P - Essa sua relação com Deus sempre foi assim? Você sempre… você nasceu acreditando em Deus, acreditou nele dessa forma a vida inteira? Como é que foi Deus na sua história de vida? Como você começou vendo Deus e hoje como você vive?
R - Desde pequeno, mesmo… A minha mãe até relata isso e eu tenho alguma memória também sobre, que as minhas orações, quando eu era menininho, já eram orações tipo bate-papo, uma conversa… “Papai do céu”, que é a primeira expressão que eu aprendi, nem é a que eu uso mais, porque com o passar do tempo, reflexões e experiências, eu procuro tirar Deus e a linguagem sobre Deus do referencial exclusivamente masculino. Então hoje para mim, inclusive em termos de referência de amor, é mais mamãe do céu, do que papai do céu.

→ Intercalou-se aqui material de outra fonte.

## src/core/uifc_pkg.sv

```systemverilog
// Purpose: Shared constants of the channel interrupt and queue control.
// Assumes: APB with 32-bit data, one aligned word per register.
// Notes: Status codes are six bits, bit 0 low while a source is pending.
package uifc_pkg;
   // Register byte offsets.
   localparam logic [7:0] OFF_MASK = 8'h00;
   localparam logic [7:0] OFF_STATUS = 8'h04;
   localparam logic [7:0] OFF_QCTRL = 8'h08;
   localparam logic [7:0] OFF_TABLE = 8'h0c;
   // Reset values.
   localparam logic [7:0] MASK_RST = 8'h00;
   localparam logic [1:0] TABLE_RST = 2'h0;
   localparam logic [1:0] SEL_RST = 2'h0;
   // Mask register bit positions.
   localparam int M_RXD = 0;
   localparam int M_TXR = 1;
   localparam int M_LINE = 2;
   localparam int M_MODEM = 3;
   localparam int M_SLEEP = 4;
   localparam int M_XOFF = 5;
   localparam int M_RTS = 6;
   localparam int M_CTS = 7;
   // Queue control bit positions.
   localparam int QC_EN = 0;
   localparam int QC_RXCLR = 1;
   localparam int QC_TXCLR = 2;
   localparam int QC_DMA = 3;
   localparam int QC_TXSEL = 4;
   localparam int QC_RXSEL = 6;
   // Status codes by priority.
   localparam logic [5:0] CODE_LINE = 6'h06;
   localparam logic [5:0] CODE_TOUT = 6'h0c;
   localparam logic [5:0] CODE_RXD = 6'h04;
   localparam logic [5:0] CODE_TXR = 6'h02;
   localparam logic [5:0] CODE_MODEM = 6'h00;
   localparam logic [5:0] CODE_XOFF = 6'h10;
   localparam logic [5:0] CODE_FLOW = 6'h20;
   localparam logic [5:0] CODE_NONE = 6'h01;
   // Receive time-out in character times and bit times.
   localparam logic [7:0] TOUT_CHARS = 8'h04;
   localparam logic [7:0] TOUT_BITS = 8'h0c;
   // Fixed trigger tables, four levels packed low byte first.
   localparam logic [31:0] TRIG_A_RX = 32'h0e080401;
   localparam logic [31:0] TRIG_A_TX = 32'h01010101;
   localparam logic [31:0] TRIG_B_RX = 32'h1c181008;
   localparam logic [31:0] TRIG_B_TX = 32'h1e180810;
   localparam logic [31:0] TRIG_C_RX = 32'h3c381008;
   localparam logic [31:0] TRIG_C_TX = 32'h38201008;
   localparam logic [1:0] TABLE_PROG = 2'h3;
endpackage

```

## src/core/uifc_core.sv

```systemverilog
// Purpose: Interrupt mask, prioritised source status and queue control.
// Assumes: UART datapath inputs share pclk; only the CTS pin is async.
// Notes: APB answers one cycle into the access phase.
//
// Summary of operation
// - Receive data source: holding full, or receive level at trigger.
// - Transmit ready on empty or below trigger, also when enabled.
// - Line status error bits raise a source as the character lands.
// - Mask bits 7 to 4 act only while the unlock bit is set.
// - RTS or CTS rising edge raises a source under auto flow.
// - Status read returns highest pending source; others stay queued.
// - Time-out after four characters plus twelve bits below trigger.
// - Transmit ready from trigger or empty; RS-485 uses fully empty while the queue is enabled.
// - Received Xoff or special character raises its source.
// - Line status read clears the line source.
// - Receive data clears below trigger; time-out clears on data read.
// - Transmit ready clears on status read or transmit write.
// - Modem status read clears modem, RTS and CTS sources.
// - Xoff clears on status read or Xon; special on next character.
// - Status bits 5:0 carry the priority code of the source.
// - Status bit 0 is low while pending, high otherwise.
// - Status bits 7:6 follow the queue enable.
// - Queue control write with bit 0 low ignores the other bits.
// - Bits 1 and 2 clear the queues for one cycle only.
// - Bit 3 selects DMA behaviour of the ready pins.
// - Transmit trigger bits need unlock; empty case after small reload.
// - Receive and transmit share the one trigger table selection.
//
// Local design decisions: the address map and register access over APB.
`timescale 1ns/1ps
module uifc_core #(
   parameter logic [7:0] FIFO_DEPTH = 8'h80
) (
   // Clock, reset and enable.
   input wire logic pclk,
   input wire logic presetn,
   input wire logic ce,
   // APB slave.
   input wire logic psel,
   input wire logic penable,
   input wire logic pwrite,
   input wire logic [7:0] paddr,
   input wire logic [31:0] pwdata,
   output logic [31:0] prdata,
   output logic pready,
   output logic pslverr,
   // Receive side of the datapath.
   input wire logic [7:0] rx_level,
   input wire logic rx_char,
   input wire logic rx_read,
   input wire logic bit_tick,
   input wire logic [3:0] char_bits,
   input wire logic [3:0] line_err,
   input wire logic line_read,
   input wire logic xoff_seen,
   input wire logic xon_seen,
   input wire logic special_seen,
   // Transmit side of the datapath.
   input wire logic [7:0] tx_level,
   input wire logic thr_empty,
   input wire logic tx_all_empty,
   input wire logic tx_write,
   input wire logic rs485_auto,
   // Modem and flow control.
   input wire logic [3:0] modem_delta,
   input wire logic modem_read,
   input wire logic unlock,
   input wire logic auto_rts,
   input wire logic auto_cts,
   input wire logic rts_pin_n,
   input wire logic cts_pin_n,
   // Programmable trigger levels of the fourth table.
   input wire logic [7:0] rx_prog_trig,
   input wire logic [7:0] tx_prog_trig,
   // Control outputs.
   output logic int_req,
   output logic sleep_en,
   output logic fifo_en,
   output logic dma_mode,
   output logic rx_fifo_clr,
   output logic tx_fifo_clr,
   output logic [7:0] rx_trig,
   output logic [7:0] tx_trig,
   output logic receive_ready_pin_n,
   output logic transmit_ready_pin_n
);

   ////////////////////////////////////////////////////////////////////////
   // Trigger table lookup.
   function automatic logic [7:0] trig_lvl(input logic [1:0] tbl,
                                           input logic [1:0] sel,
                                           input logic tx);
      logic [31:0] lut;
      lut = 32'h0;
      case (tbl)
         2'h0: lut = tx ? uifc_pkg::TRIG_A_TX : uifc_pkg::TRIG_A_RX;
         2'h1: lut = tx ? uifc_pkg::TRIG_B_TX : uifc_pkg::TRIG_B_RX;
         2'h2: lut = tx ? uifc_pkg::TRIG_C_TX : uifc_pkg::TRIG_C_RX;
         default: lut = 32'h0;
      endcase
      return lut[{sel, 3'h0} +: 8];
   endfunction

   ////////////////////////////////////////////////////////////////////////
   // State.
   logic rdy_reg, rdy_next, err_reg, err_next;
   logic [31:0] rdata_reg, rdata_next;
   logic [5:0] rdcode_reg, rdcode_next;
   logic [7:0] mask_reg, mask_next;
   logic fen_reg, fen_next, dma_reg, dma_next;
   logic [1:0] rxsel_reg, rxsel_next, txsel_reg, txsel_next;
   logic [1:0] table_reg, table_next;
   logic rxclr_reg, rxclr_next, txclr_reg, txclr_next;
   logic line_p, line_pn, tout_p, tout_pn, tx_p, tx_pn;
   logic modem_p, modem_pn, xoff_p, xoff_pn, spec_p, spec_pn;
   logic rts_p, rts_pn, cts_p, cts_pn;
   logic reload_reg, reload_next, txc_prev, txc_prev_next;
   logic line_prev, modem_prev, rts_prev, cts_prev;
   logic cts_s1, cts_s2;
   logic [7:0] tmr_reg, tmr_next;
   logic int_reg, int_next, rxpin_reg, rxpin_next, txpin_reg, txpin_next;

   // Combinational terms.
   logic access, done, wr, rd;
   logic [7:0] en, lim;
   logic rxd_cond, tx_cond, armed, tx_set, tout_set;
   logic line_set, rts_set, cts_set, any_src, isr_rd;
   logic s_line, s_tout, s_rxd, s_tx, s_mod, s_xoff, s_flow;
   logic [5:0] cur_code;

   assign pready = rdy_reg;
   assign prdata = rdata_reg;
   assign pslverr = err_reg;
   assign int_req = int_reg;
   assign sleep_en = mask_reg[uifc_pkg::M_SLEEP] & unlock;
   assign fifo_en = fen_reg;
   assign dma_mode = dma_reg;
   assign rx_fifo_clr = rxclr_reg;
   assign tx_fifo_clr = txclr_reg;
   assign receive_ready_pin_n = rxpin_reg;
   assign transmit_ready_pin_n = txpin_reg;

   ////////////////////////////////////////////////////////////////////////
   // Source conditions and priority.
   always_comb begin
      en = {mask_reg[7:4] & {4{unlock}}, mask_reg[3:0]};
      rx_trig = (table_reg == uifc_pkg::TABLE_PROG) ? rx_prog_trig :
                trig_lvl(table_reg, rxsel_reg, 1'b0);
      tx_trig = (table_reg == uifc_pkg::TABLE_PROG) ? tx_prog_trig :
                trig_lvl(table_reg, txsel_reg, 1'b1);
      rxd_cond = fen_reg ? (rx_level >= rx_trig) :
                 (rx_level != 8'h00);
      if (!fen_reg) begin
         tx_cond = thr_empty;
      end else if (rs485_auto) begin
         tx_cond = tx_all_empty;
      end else begin
         tx_cond = reload_reg ? (tx_level < tx_trig) :
                   (tx_level == 8'h00);
      end
      armed = fen_reg && (rx_level != 8'h00) && (rx_level < rx_trig);
      lim = uifc_pkg::TOUT_CHARS * {4'h0, char_bits} +
            uifc_pkg::TOUT_BITS;
      tout_set = armed && (tmr_reg == lim) && !rx_char && !rx_read;
      tx_set = (tx_cond && !txc_prev) ||
               (tx_cond && mask_next[uifc_pkg::M_TXR] &&
                !mask_reg[uifc_pkg::M_TXR]);
      line_set = (|line_err) && !line_prev;
      rts_set = rts_pin_n && !rts_prev && auto_rts;
      cts_set = cts_s2 && !cts_prev && auto_cts;
      s_line = line_p & en[uifc_pkg::M_LINE];
      s_tout = tout_p & en[uifc_pkg::M_RXD];
      s_rxd = rxd_cond & en[uifc_pkg::M_RXD];
      s_tx = tx_p & en[uifc_pkg::M_TXR];
      s_mod = modem_p & en[uifc_pkg::M_MODEM];
      s_xoff = (xoff_p | spec_p) & en[uifc_pkg::M_XOFF];
      s_flow = (rts_p & en[uifc_pkg::M_RTS]) | (cts_p & en[uifc_pkg::M_CTS]);
      any_src = s_line | s_tout | s_rxd | s_tx | s_mod | s_xoff | s_flow;
      if (s_line) begin
         cur_code = uifc_pkg::CODE_LINE;
      end else if (s_tout) begin
         cur_code = uifc_pkg::CODE_TOUT;
      end else if (s_rxd) begin
         cur_code = uifc_pkg::CODE_RXD;
      end else if (s_tx) begin
         cur_code = uifc_pkg::CODE_TXR;
      end else if (s_mod) begin
         cur_code = uifc_pkg::CODE_MODEM;
      end else if (s_xoff) begin
         cur_code = uifc_pkg::CODE_XOFF;
      end else if (s_flow) begin
         cur_code = uifc_pkg::CODE_FLOW;
      end else begin
         cur_code = uifc_pkg::CODE_NONE;
      end
   end

   ////////////////////////////////////////////////////////////////////////
   // APB slave and registers.
   always_comb begin
      access = psel & penable;
      done = access & rdy_reg;
      wr = done & pwrite;
      rd = done & ~pwrite;
      rdy_next = access & ~rdy_reg;
      rdata_next = rdata_reg;
      err_next = 1'b0;
      rdcode_next = rdcode_reg;
      mask_next = mask_reg;
      fen_next = fen_reg;
      dma_next = dma_reg;
      rxsel_next = rxsel_reg;
      txsel_next = txsel_reg;
      table_next = table_reg;
      rxclr_next = 1'b0;
      txclr_next = 1'b0;
      if (rdy_next) begin
         rdata_next = 32'h0;
         if (paddr == uifc_pkg::OFF_MASK) begin
            rdata_next[7:0] = mask_reg;
         end else if (paddr == uifc_pkg::OFF_STATUS) begin
            rdata_next[7:0] = {{2{fen_reg}}, cur_code};
            rdcode_next = cur_code;
         end else if (paddr == uifc_pkg::OFF_QCTRL) begin
            rdata_next = 32'h0;
         end else if (paddr == uifc_pkg::OFF_TABLE) begin
            rdata_next[1:0] = table_reg;
         end else begin
            err_next = 1'b1;
         end
      end
      isr_rd = rd && (paddr == uifc_pkg::OFF_STATUS);
      if (wr && paddr == uifc_pkg::OFF_MASK) begin
         mask_next = pwdata[7:0];
      end else if (wr && paddr == uifc_pkg::OFF_QCTRL) begin
         fen_next = pwdata[uifc_pkg::QC_EN];
         if (pwdata[uifc_pkg::QC_EN]) begin
            rxclr_next = pwdata[uifc_pkg::QC_RXCLR];
            txclr_next = pwdata[uifc_pkg::QC_TXCLR];
            dma_next = pwdata[uifc_pkg::QC_DMA];
            rxsel_next = pwdata[uifc_pkg::QC_RXSEL +: 2];
            if (unlock) begin
               txsel_next = pwdata[uifc_pkg::QC_TXSEL +: 2];
            end
         end
      end else if (wr && paddr == uifc_pkg::OFF_TABLE) begin
         table_next = pwdata[1:0];
      end
   end

   ////////////////////////////////////////////////////////////////////////
   // Pending sources, timer and pins.
   always_comb begin
      line_pn = line_set | (line_p & ~line_read);
      tout_pn = tout_set | (tout_p & ~rx_read & armed);
      tx_pn = tx_set | (tx_p & ~tx_write &
              ~(isr_rd && rdcode_reg == uifc_pkg::CODE_TXR));
      modem_pn = ((|modem_delta) & ~modem_prev) |
                 (modem_p & ~modem_read);
      xoff_pn = xoff_seen | (xoff_p & ~xon_seen &
                ~(isr_rd && rdcode_reg == uifc_pkg::CODE_XOFF));
      spec_pn = special_seen | (spec_p & ~rx_char &
                ~(isr_rd && rdcode_reg == uifc_pkg::CODE_XOFF));
      rts_pn = rts_set | (rts_p & ~modem_read);
      cts_pn = cts_set | (cts_p & ~modem_read);
      reload_next = reload_reg;
      if (tx_level > tx_trig) begin
         reload_next = 1'b1;
      end else if (tx_level == 8'h00) begin
         reload_next = 1'b0;
      end
      txc_prev_next = tx_cond;
      tmr_next = tmr_reg;
      if (!armed || rx_char || rx_read) begin
         tmr_next = 8'h00;
      end else if (bit_tick && tmr_reg != lim) begin
         tmr_next = tmr_reg + 8'h01;
      end
      int_next = any_src;
      rxpin_next = dma_reg ? ~(rxd_cond | tout_p) : (rx_level == 8'h00);
      txpin_next = dma_reg ? (tx_level >= FIFO_DEPTH) :
                   ~((tx_level == 8'h00) & thr_empty);
   end

   always_ff @(posedge pclk or negedge presetn) begin
      if (!presetn) begin
         rdy_reg <= 1'b0;
         err_reg <= 1'b0;
         rdata_reg <= 32'h0;
         rdcode_reg <= uifc_pkg::CODE_NONE;
         mask_reg <= uifc_pkg::MASK_RST;
         fen_reg <= 1'b0;
         dma_reg <= 1'b0;
         rxsel_reg <= uifc_pkg::SEL_RST;
         txsel_reg <= uifc_pkg::SEL_RST;
         table_reg <= uifc_pkg::TABLE_RST;
         rxclr_reg <= 1'b0;
         txclr_reg <= 1'b0;
         line_p <= 1'b0;
         tout_p <= 1'b0;
         tx_p <= 1'b0;
         modem_p <= 1'b0;
         xoff_p <= 1'b0;
         spec_p <= 1'b0;
         rts_p <= 1'b0;
         cts_p <= 1'b0;
         reload_reg <= 1'b0;
         txc_prev <= 1'b0;
         line_prev <= 1'b0;
         modem_prev <= 1'b0;
         rts_prev <= 1'b0;
         cts_prev <= 1'b0;
         cts_s1 <= 1'b0;
         cts_s2 <= 1'b0;
         tmr_reg <= 8'h00;
         int_reg <= 1'b0;
         rxpin_reg <= 1'b1;
         txpin_reg <= 1'b1;
      end else if (ce) begin
         rdy_reg <= rdy_next;
         err_reg <= err_next;
         rdata_reg <= rdata_next;
         rdcode_reg <= rdcode_next;
         mask_reg <= mask_next;
         fen_reg <= fen_next;
         dma_reg <= dma_next;
         rxsel_reg <= rxsel_next;
         txsel_reg <= txsel_next;
         table_reg <= table_next;
         rxclr_reg <= rxclr_next;
         txclr_reg <= txclr_next;
         line_p <= line_pn;
         tout_p <= tout_pn;
         tx_p <= tx_pn;
         modem_p <= modem_pn;
         xoff_p <= xoff_pn;
         spec_p <= spec_pn;
         rts_p <= rts_pn;
         cts_p <= cts_pn;
         reload_reg <= reload_next;
         txc_prev <= txc_prev_next;
         line_prev <= |line_err;
         modem_prev <= |modem_delta;
         rts_prev <= rts_pin_n;
         cts_prev <= cts_s2;
         cts_s1 <= cts_pin_n;
         cts_s2 <= cts_s1;
         tmr_reg <= tmr_next;
         int_reg <= int_next;
         rxpin_reg <= rxpin_next;
         txpin_reg <= txpin_next;
      end
   end

   ////////////////////////////////////////////////////////////////////////
   // Checks.
   pend_flag_a: assert property (
      @(posedge pclk) disable iff (!presetn)
      ce && rdy_next && paddr == uifc_pkg::OFF_STATUS
      |=> prdata[0] == !$past(any_src))
      else $error("Status bit 0 disagrees with pending sources.");
   fifo_bits_a: assert property (
      @(posedge pclk) disable iff (!presetn)
      ce && rdy_next && paddr == uifc_pkg::OFF_STATUS
      |=> prdata[7:6] == {2{fen_reg}})
      else $error("Status bits 7:6 disagree with queue enable.");
   tx_clear_a: assert property (
      @(posedge pclk) disable iff (!presetn)
      ce && tx_write && !tx_set |=> !tx_p)
      else $error("Transmit write left transmit source pending.");
   flow_clear_a: assert property (
      @(posedge pclk) disable iff (!presetn)
      ce && modem_read && !rts_set && !cts_set |=> !rts_p && !cts_p)
      else $error("Modem read left flow sources pending.");
   tout_clear_a: assert property (
      @(posedge pclk) disable iff (!presetn)
      ce && rx_read && !tout_set |=> !tout_p)
      else $error("Data read left time-out pending.");
   clr_pulse_a: assert property (
      @(posedge pclk) disable iff (!presetn)
      ce && rxclr_reg |=> !rxclr_reg)
      else $error("Receive clear lasted over one cycle.");
   fifo_off_a: assert property (
      @(posedge pclk) disable iff (!presetn)
      ce && wr && paddr == uifc_pkg::OFF_QCTRL && !pwdata[0]
      |=> !fen_reg && dma_reg == $past(dma_reg) && !rxclr_reg)
      else $error("Disabled queue write changed other bits.");
   lock_mask_a: assert property (
      @(posedge pclk) disable iff (!presetn)
      !unlock |-> !s_xoff && !s_flow && !sleep_en)
      else $error("Locked mask bits took effect.");
   line_first_a: assert property (
      @(posedge pclk) disable iff (!presetn)
      ce && line_set && en[uifc_pkg::M_LINE] && !line_read
      |=> cur_code == uifc_pkg::CODE_LINE)
      else $error("Line source not reported first.");
endmodule

```

## config.mk

```make
export PLATFORM = sky130hd
export DESIGN_NAME = uifc_core
export DESIGN_NICKNAME = d
export VERILOG_FILES = /design/src/core/uifc_pkg.sv /design/src/core/uifc_core.sv
export SDC_FILE = /design/constraint.sdc
export NUM_CORES = 1
export LEC_CHECK = 0
export ABC_CLOCK_PERIOD_IN_PS = 6300
export BUFFER_PORTS_ARGS = -buffer_cell sky130_fd_sc_hd__buf_2
export CAP_MARGIN = 20
export CORE_ASPECT_RATIO = 1.5
export CORE_UTILIZATION = 44
export CTS_CLUSTER_DIAMETER = 200
export CTS_CLUSTER_SIZE = 28
export DETAILED_ROUTE_END_ITERATION = 7
export GPL_TIMING_DRIVEN = 0
export PLACE_DENSITY = 0.78
export RECOVER_POWER = 50
export SYNTH_ARGS = -nofsm -noshare
export SYNTH_HDL_FRONTEND = slang
export SYNTH_SLANG_ARGS = --single-unit
```

## constraint.sdc

```tcl
create_clock -name pclk -period 6.3 [get_ports pclk]
set_clock_uncertainty 0.1 [all_clocks]
set_input_delay 1.26 -clock pclk [delete_from_list [all_inputs] [get_ports pclk]]
set_output_delay 1.26 -clock pclk [all_outputs]
set_load 0.05 [all_outputs]
```

== Word-level counts from Yosys, hierarchy flattened ==
Index checks and enable logic that the tools add are counted.

* $add $sub $neg: 2
* Order comparisons: 5
* Eq/ne operators: 10
* Shift operators: 2
* Mux-type cells: 37
* Bitwise logic cells: 62
* Reductions and logical operators: 49

{| class="wikitable"
|+ Operators with widths
! cell !! number
|-
| case mux 30 bit (3 select lines) || 2
|-
| indexed part select 32 x 6 -> 8 bit || 2
|-
| 2-to-1 mux 8 bit || 6
|-
| 2-to-1 mux 6 bit || 7
|-
| bitwise AND 1 bit || 28
|-
| zero test 8 bit || 3
|-
| logical AND 1 bit || 20
|-
| 2-to-1 mux 1 bit || 19
|-
| OR 1 bit || 17
|-
| == test 8 x 4 -> 1 bit, second input constant || 2
|-
| < comparator 8 bit || 2
|-
| NOT 1 bit || 16
|-
| AND reduction 4 bit || 3
|-
| adder 8 x 1 -> 8 bit, second input constant || 1
|-
| == test 8 x 3 -> 1 bit, second input constant || 1
|-
| == test 8 x 7 -> 1 bit || 1
|-
| >= comparator 8 bit || 1
|-
| >= comparator 8 bit, second input constant || 1
|-
| > comparator 8 bit || 1
|-
| zero test 1 bit || 8
|-
| != test 8 x 7 -> 1 bit || 1
|-
| AND reduction 2 bit || 4
|-
| nonzero test 8 bit || 1
|-
| OR reduction 4 bit || 2
|-
| other kinds (12) || 18
|}

* Register bits after elaboration: 61
* Input bits: 107
* Output and inout bits: 58
* Word-level logic and storage cells: 200

== Longest topological paths before layout ==
* Word-level depth: 12
* Gate-level depth with buffers: 13
* Gate-level depth less buffers: 13

== Worst setup path before layout ==
OpenSTA, ideal clock, no wires.

* Path kind: input-to-reg
* Start: in rx_prog_trig[1]
* End: reg rdcode_reg[0]
* Library setup time: 91 ps
* Arrival: 3355 ps
* Required time: 6109 ps
* Setup slack: 2754 ps
* Stages on the path: 9
* Path buffers: 0
* Cells stage by stage: a32o_1 > inv_1 > ha_1 > nor2b_1 > o211ai_1 > a31oi_2 > o31ai_1 > nand3_2 > o31ai_1

* Longest elaborated chain between the ends: 7

{| class="wikitable"
|+ RTL lines
! item !! line !! RTL
|-
| start, declared || uifc_core.sv:73 || <nowiki>input wire logic [7:0] rx_prog_trig,</nowiki>
|-
| 2-to-1 mux 8 bit || uifc_core.sv:147 || <nowiki>rx_trig = (table_reg == uifc_pkg::TABLE_PROG) ? rx_prog_trig :</nowiki>
|-
| >= comparator 8 bit || uifc_core.sv:151 || <nowiki>rxd_cond = fen_reg ? (rx_level >= rx_trig) :</nowiki>
|-
| 2-to-1 mux 1 bit || uifc_core.sv:151 ||
|-
| bitwise AND 1 bit || uifc_core.sv:173 || <nowiki>s_rxd = rxd_cond & en[uifc_pkg::M_RXD];</nowiki>
|-
| 2-to-1 mux 6 bit || uifc_core.sv:183 || <nowiki>end else if (s_rxd) begin</nowiki>
|-
| 2-to-1 mux 6 bit || uifc_core.sv:181 || <nowiki>end else if (s_tout) begin</nowiki>
|-
| 2-to-1 mux 6 bit || uifc_core.sv:179 || <nowiki>if (s_line) begin</nowiki>
|-
| end signal, assigned || uifc_core.sv:290 || <nowiki>rdcode_reg <= uifc_pkg::CODE_NONE;</nowiki>
|-
| end signal, assigned || uifc_core.sv:323 || <nowiki>rdcode_reg <= rdcode_next;</nowiki>
|-
| end, declared || uifc_core.sv:108 || <nowiki>logic [5:0] rdcode_reg, rdcode_next;</nowiki>
|}

No other way between the ends.
A chain may end at the register's enable or synchronous reset.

Mas eu lembro das minhas orações como menino, novinho mesmo, seria uma conversa com Deus “papai do céu”. Lembro de uma música, que hoje eu canto pra minha filha, extremamente simples, três palavrinhas só, eu aprendi de cor, “Deus é amor, tralalala", é só isso. Mas essa referência de Deus como alguém que ama e com quem eu posso me relacionar de forma pessoal sempre foi algo presente na minha vida, mesmo pequeno. Curioso porque quando eu cresço, não é que eu perca essa dimensão, eu nunca a perdi, mas ela começa a ser impregnada pelos dispositivos de culpa, de medo, de controle, de inibição, que são mecanismos próprios da experiência religiosa, ainda mais atravessada pelo fundamentalismo. Então a minha adolescência… É curioso, porque eu abraço de forma mais profunda o Evangelho, a materialização de Deus no corpo do camponês Jesus Cristo, a encarnação de Deus na periferia do Oriente Médio. Eu me aprofundo no amor por Jesus, e aquela semente de menino ganha força… E mais do que herança familiar, é decisão de vida, é encontro pessoal com o Evangelho. Mas ao mesmo tempo que isso se aprofunda, eu sou socializado numa Igreja Batista conservadora, então a dimensão da culpa, do medo, do controle, da inibição, da disciplina sobre o corpo também marca a minha adolescência. Então esse conflito era permanente, mas na juventude eu consigo ir me desvencilhando desses dispositivos fundamentalistas, e abraçando com mais profundidade a espiritualidade do Evangelho. Mas, sim, Deus é uma palavra-presença, uma companhia que me marca desde pequeno. Não lembro uma época da minha vida em que Deus não fosse uma palavra-presença. Não lembro.
P - Sua mãe tava do lado quando você perdeu a visão e como é que desenrolou? Como foi pra você? O que você conseguiu manter do seu cotidiano? O que você precisou transformar?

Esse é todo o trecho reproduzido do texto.